Wikibon counts public cloud revenue in the following manner:

  • Public Cloud Only – Professional services, advertising-related, and other spending is excluded from this report. Advertising revenue may indeed become a factor in public cloud spending in the future, and Wikibon will consider including advertising revenue if and when it becomes a factor in how public cloud services are paid for.
  • Enterprise and Consumer Spending – The overwhelming proportion of public cloud spending today is by enterprises. Wikibon expects that consumer-related cloud services – i.e., productivity, collaboration, content management, marketing-related from vendors like Facebook and Twitter – will need to be enterprise standard, and will be included in public cloud in the future. Wikibon will monitor this trend closely.
  • Public Cloud Revenue Reports Caveat – Wikibon acknowledges that provider reporting of “public cloud” revenue seems to be in the eye of the beholder.
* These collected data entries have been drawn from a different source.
**config.mk**
```make
export PLATFORM = sky130hd
export DESIGN_NAME = lrid_ctrl
export DESIGN_NICKNAME = d
export VERILOG_FILES = /design/src/lrid_pkg.sv /design/src/lrid_ctrl.sv
export SDC_FILE = /design/constraint.sdc
export NUM_CORES = 1
export LEC_CHECK = 0
export BUFFER_PORTS_ARGS = -buffer_cell sky130_fd_sc_hd__buf_2
export CAP_MARGIN = 25
export CORE_AREA = 2 2 39 41
export CTS_CLUSTER_DIAMETER = 100
export DETAILED_ROUTE_END_ITERATION = 8
export DIE_AREA = 0 0 41 43
export PLACE_DENSITY = 0.63
export SYNTH_ARGS = -nofsm -noshare
export SYNTH_HDL_FRONTEND = slang
export SYNTH_SLANG_ARGS = --single-unit
```
**constraint.sdc**
```tcl
create_clock -name i_clk -period 1.5 [get_ports i_clk]
set_input_delay 0.3 -clock i_clk [delete_from_list [all_inputs] [get_ports i_clk]]
set_output_delay 0.3 -clock i_clk [all_outputs]
set_load 0.005 [all_outputs]
```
Salesforce and AWS are pretty much pure public cloud plays, as are many start-up software vendors all of whom report public cloud revenue fairly clearly. However, the definition of “public cloud” becomes a bit murkier for non-pure-plays.
    • Microsoft (Azure, Dynamics Online, O365 Commercial, O365 Consumer) and what % of each is actually public cloud resident.
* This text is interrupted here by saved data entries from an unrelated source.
### src/rtl/core/pnu_pkg.sv
// Shared constants, types and helpers for the packed nearest-neighbor 2x upsampler.
package pnu_pkg;

  localparam int MAX_WIDTH   = 62;
  localparam int SAMPLE_BITS = 16;
  localparam int CHAN_LIMIT  = 1024;
  localparam int Q_DEPTH     = 2;

  localparam int WIDTH_BITS = 6;
  localparam int CCNT_BITS  = 11;
  localparam int CHAN_BITS  = 10;
  localparam int ADDR_BITS  = 24;
  localparam int HALF_BITS  = 16;
  localparam int WORD_BITS  = 32;
  localparam int IDX_BITS   = $clog2(MAX_WIDTH);
  localparam int PADDR_BITS = 3;
  localparam int PDATA_BITS = 32;

  localparam logic [HALF_BITS-1:0] SAMPLE_MASK =
    HALF_BITS'((32'd1 << SAMPLE_BITS) - 32'd1);

  typedef enum logic {
    REG_ROW_WIDTH  = 1'b0,
    REG_CHAN_COUNT = 1'b1
  } reg_index_t;

  typedef struct packed {
    logic [HALF_BITS-1:0]  sample_a;
    logic [HALF_BITS-1:0]  sample_b;
    logic                  two;
    logic [IDX_BITS-1:0]   idx_a;
    logic [WIDTH_BITS-1:0] size;
    logic [ADDR_BITS-1:0]  row_base;
    logic                  replay;
    logic                  done;
  } cmd_t;

endpackage

### src/rtl/core/packed_nearest_upsample_2x.sv
// Top level of the packed nearest-neighbor 2x upsampler.
//
// Channel  Dir  Handshake            Payload
// s_*      in   s_tvalid / s_tready  s_tdata[31:0] in_word
// m_*      out  m_tvalid / m_tready  m_tdata[23:0] out_addr, [55:24] out_word;
//                                    m_tlast run_last; m_tuser map_done
// APB      in   psel / penable       reg 0 row_width at 0x0, reg 1 channel_count at 0x4
//
// The front end takes one request per cycle while the two-entry queue has room.
// The back end delivers one result per cycle when not stalled: one or two per request and,
// at each row end, a line store read followed by one replay result per sample of the row.
// The single output register and the line store read port set the result rate.
// Reset is synchronous and active high; a register write restarts the map at its origin.
// Stalls on the result side fill the queue and then hold off new requests.
module packed_nearest_upsample_2x (
  input  logic        clk,
  input  logic        rst,
  input  logic        s_tvalid,
  output logic        s_tready,
  input  logic [31:0] s_tdata,   // [31:0] in_word
  output logic        m_tvalid,
  input  logic        m_tready,
  output logic [55:0] m_tdata,   // [23:0] out_addr, [55:24] out_word
  output logic        m_tlast,
  output logic        m_tuser,   // [0] map_done
  input  logic        psel,
  input  logic        penable,
  input  logic        pwrite,
  input  logic [2:0]  paddr,
  input  logic [31:0] pwdata,
  output logic [31:0] prdata,
  output logic        pready
);
  import pnu_pkg::*;

  cmd_t                 front_cmd;
  cmd_t                 head_cmd;
  logic                 q_full;
  logic                 head_valid;
  logic                 pop;
  logic                 in_fire;
  logic [ADDR_BITS-1:0] out_addr;
  logic [WORD_BITS-1:0] out_word;

  assign pready   = 1'b1;
  assign s_tready = !q_full;
  assign in_fire  = s_tvalid && s_tready;
  assign m_tdata  = {out_word, out_addr};

  pnu_front u_front (
    .clk    (clk),
    .rst    (rst),
    .psel   (psel),
    .penable(penable),
    .pwrite (pwrite),
    .paddr  (paddr),
    .pwdata (pwdata),
    .prdata (prdata),
    .in_fire(in_fire),
    .in_word(s_tdata),
    .cmd    (front_cmd)
  );

  pnu_queue u_queue (
    .clk       (clk),
    .rst       (rst),
    .push      (in_fire),
    .push_cmd  (front_cmd),
    .full      (q_full),
    .pop       (pop),
    .head_valid(head_valid),
    .head_cmd  (head_cmd)
  );

  pnu_back u_back (
    .clk       (clk),
    .rst       (rst),
    .head_valid(head_valid),
    .head_cmd  (head_cmd),
    .pop       (pop),
    .m_tvalid  (m_tvalid),
    .m_tready  (m_tready),
    .out_addr  (out_addr),
    .out_word  (out_word),
    .m_tlast   (m_tlast),
    .m_tuser   (m_tuser)
  );

endmodule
    • Oracle’s SaaS (organic growth vs. acquisition?) and PaaS figures vs. IaaS are challenging to unravel
    • SAP’s Cloud designation – and organic vs. acquisition growth
    • IBM’s very broad array of public and private cloud services span hardware, software, professional services, outsourcing services, analytics, etc.

However, in our view, this just indicates that public cloud is being leveraged from many different angles and is building significant momentum as it encompasses both product and service delivery mechanisms, pretty much penetrating into all aspects of information technology.